(Data for the task)
····················

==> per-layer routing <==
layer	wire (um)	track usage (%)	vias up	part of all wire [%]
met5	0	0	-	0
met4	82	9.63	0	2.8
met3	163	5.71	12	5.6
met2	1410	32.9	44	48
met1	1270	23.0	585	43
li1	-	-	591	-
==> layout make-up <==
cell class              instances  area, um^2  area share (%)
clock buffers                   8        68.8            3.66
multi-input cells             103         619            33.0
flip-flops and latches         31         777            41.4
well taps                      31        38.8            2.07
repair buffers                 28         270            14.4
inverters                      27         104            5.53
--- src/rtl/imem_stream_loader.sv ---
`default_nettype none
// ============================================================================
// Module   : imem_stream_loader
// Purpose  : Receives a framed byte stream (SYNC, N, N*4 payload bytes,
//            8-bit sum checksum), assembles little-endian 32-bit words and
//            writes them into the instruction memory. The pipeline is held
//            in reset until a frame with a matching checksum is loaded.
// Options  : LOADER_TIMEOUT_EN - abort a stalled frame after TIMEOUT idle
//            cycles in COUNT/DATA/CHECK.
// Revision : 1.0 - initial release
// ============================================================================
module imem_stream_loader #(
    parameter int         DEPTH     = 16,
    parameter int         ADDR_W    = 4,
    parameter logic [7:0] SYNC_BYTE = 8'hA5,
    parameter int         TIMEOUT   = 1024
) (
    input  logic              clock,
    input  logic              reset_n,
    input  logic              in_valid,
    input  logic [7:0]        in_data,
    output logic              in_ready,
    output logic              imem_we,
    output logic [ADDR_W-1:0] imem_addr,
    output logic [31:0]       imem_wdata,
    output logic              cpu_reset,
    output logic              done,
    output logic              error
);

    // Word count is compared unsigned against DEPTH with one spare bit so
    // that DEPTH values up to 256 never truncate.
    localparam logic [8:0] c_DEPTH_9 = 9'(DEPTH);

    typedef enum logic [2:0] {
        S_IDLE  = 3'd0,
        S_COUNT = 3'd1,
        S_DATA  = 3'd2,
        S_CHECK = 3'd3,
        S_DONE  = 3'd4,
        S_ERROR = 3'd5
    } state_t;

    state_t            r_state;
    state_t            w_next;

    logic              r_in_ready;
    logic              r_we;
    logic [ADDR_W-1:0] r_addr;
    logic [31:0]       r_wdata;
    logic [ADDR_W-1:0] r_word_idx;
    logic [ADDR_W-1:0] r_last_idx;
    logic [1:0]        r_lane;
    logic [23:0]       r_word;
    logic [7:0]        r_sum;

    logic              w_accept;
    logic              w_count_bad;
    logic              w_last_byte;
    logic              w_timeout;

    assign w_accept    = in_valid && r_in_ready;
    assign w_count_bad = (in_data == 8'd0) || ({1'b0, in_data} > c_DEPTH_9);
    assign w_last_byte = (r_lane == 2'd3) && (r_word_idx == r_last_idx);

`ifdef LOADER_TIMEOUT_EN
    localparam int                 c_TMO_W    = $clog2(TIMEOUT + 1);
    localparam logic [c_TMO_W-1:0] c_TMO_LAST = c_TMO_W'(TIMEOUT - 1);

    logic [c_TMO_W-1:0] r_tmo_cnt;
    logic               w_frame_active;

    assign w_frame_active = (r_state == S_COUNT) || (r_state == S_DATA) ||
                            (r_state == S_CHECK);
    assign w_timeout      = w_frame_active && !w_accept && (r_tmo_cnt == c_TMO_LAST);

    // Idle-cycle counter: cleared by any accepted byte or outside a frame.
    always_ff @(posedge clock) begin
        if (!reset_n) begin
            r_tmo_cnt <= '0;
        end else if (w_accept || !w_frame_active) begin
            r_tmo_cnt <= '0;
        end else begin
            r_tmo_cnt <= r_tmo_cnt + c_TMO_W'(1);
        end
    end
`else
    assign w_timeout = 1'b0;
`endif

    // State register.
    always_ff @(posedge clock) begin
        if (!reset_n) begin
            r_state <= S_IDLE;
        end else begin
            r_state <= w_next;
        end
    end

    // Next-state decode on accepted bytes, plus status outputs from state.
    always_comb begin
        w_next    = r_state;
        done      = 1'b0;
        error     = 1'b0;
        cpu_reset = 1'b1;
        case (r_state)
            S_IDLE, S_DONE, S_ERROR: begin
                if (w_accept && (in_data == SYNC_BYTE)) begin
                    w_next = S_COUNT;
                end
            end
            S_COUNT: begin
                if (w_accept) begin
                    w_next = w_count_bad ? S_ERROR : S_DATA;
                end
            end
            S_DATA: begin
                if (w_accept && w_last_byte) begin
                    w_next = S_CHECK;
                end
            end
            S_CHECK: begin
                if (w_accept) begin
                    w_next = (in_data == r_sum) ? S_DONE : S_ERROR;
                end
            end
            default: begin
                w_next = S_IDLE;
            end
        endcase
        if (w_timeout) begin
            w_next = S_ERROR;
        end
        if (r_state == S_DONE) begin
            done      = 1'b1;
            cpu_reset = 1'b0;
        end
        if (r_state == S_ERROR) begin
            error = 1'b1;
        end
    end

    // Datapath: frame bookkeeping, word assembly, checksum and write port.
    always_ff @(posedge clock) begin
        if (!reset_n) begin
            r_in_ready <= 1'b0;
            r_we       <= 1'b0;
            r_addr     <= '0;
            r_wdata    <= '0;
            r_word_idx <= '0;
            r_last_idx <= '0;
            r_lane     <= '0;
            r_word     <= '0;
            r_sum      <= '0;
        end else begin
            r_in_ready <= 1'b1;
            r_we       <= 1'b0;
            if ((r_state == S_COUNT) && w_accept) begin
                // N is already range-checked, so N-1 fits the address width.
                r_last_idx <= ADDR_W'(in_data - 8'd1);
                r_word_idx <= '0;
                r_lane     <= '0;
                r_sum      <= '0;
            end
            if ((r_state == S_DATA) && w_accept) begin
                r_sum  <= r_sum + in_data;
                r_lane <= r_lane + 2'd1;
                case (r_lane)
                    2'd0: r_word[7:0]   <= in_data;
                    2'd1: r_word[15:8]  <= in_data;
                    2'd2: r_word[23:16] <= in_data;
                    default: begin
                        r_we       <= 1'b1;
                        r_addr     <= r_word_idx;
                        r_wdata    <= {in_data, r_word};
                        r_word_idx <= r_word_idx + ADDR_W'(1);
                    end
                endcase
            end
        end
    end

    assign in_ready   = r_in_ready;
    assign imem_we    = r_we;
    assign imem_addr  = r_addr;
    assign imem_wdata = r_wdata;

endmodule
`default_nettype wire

····················

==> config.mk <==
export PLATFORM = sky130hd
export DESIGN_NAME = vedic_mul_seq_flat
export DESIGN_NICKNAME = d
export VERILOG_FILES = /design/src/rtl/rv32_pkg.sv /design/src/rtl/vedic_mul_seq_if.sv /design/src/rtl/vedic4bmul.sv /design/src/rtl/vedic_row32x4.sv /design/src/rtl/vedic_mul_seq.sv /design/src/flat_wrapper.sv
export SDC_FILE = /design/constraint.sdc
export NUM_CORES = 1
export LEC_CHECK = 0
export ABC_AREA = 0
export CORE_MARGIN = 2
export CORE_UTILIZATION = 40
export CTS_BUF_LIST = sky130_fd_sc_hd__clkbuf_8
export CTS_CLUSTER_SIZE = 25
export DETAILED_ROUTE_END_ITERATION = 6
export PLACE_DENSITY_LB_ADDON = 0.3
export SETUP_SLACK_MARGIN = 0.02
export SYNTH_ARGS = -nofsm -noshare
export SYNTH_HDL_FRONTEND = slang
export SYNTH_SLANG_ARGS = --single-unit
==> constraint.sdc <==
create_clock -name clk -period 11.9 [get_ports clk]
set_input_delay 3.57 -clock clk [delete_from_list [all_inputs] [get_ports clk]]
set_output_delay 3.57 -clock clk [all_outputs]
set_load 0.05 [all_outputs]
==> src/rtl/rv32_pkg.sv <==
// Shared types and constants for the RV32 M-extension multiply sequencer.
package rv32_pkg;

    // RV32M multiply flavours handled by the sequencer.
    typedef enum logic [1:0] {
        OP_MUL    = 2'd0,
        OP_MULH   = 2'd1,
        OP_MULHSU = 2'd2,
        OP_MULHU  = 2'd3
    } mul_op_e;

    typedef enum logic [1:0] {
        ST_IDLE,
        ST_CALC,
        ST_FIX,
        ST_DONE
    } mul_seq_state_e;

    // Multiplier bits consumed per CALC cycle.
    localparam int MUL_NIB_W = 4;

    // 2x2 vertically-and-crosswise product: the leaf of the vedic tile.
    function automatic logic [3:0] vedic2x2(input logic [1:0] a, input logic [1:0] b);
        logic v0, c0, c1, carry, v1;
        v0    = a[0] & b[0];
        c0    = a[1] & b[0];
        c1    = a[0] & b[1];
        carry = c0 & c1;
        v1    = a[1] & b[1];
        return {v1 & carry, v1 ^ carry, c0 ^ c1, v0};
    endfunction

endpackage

····················

(Aim of the task)
The answer must be a single number: the count of lines in the data that contain the word "multiply".

(Your response)
2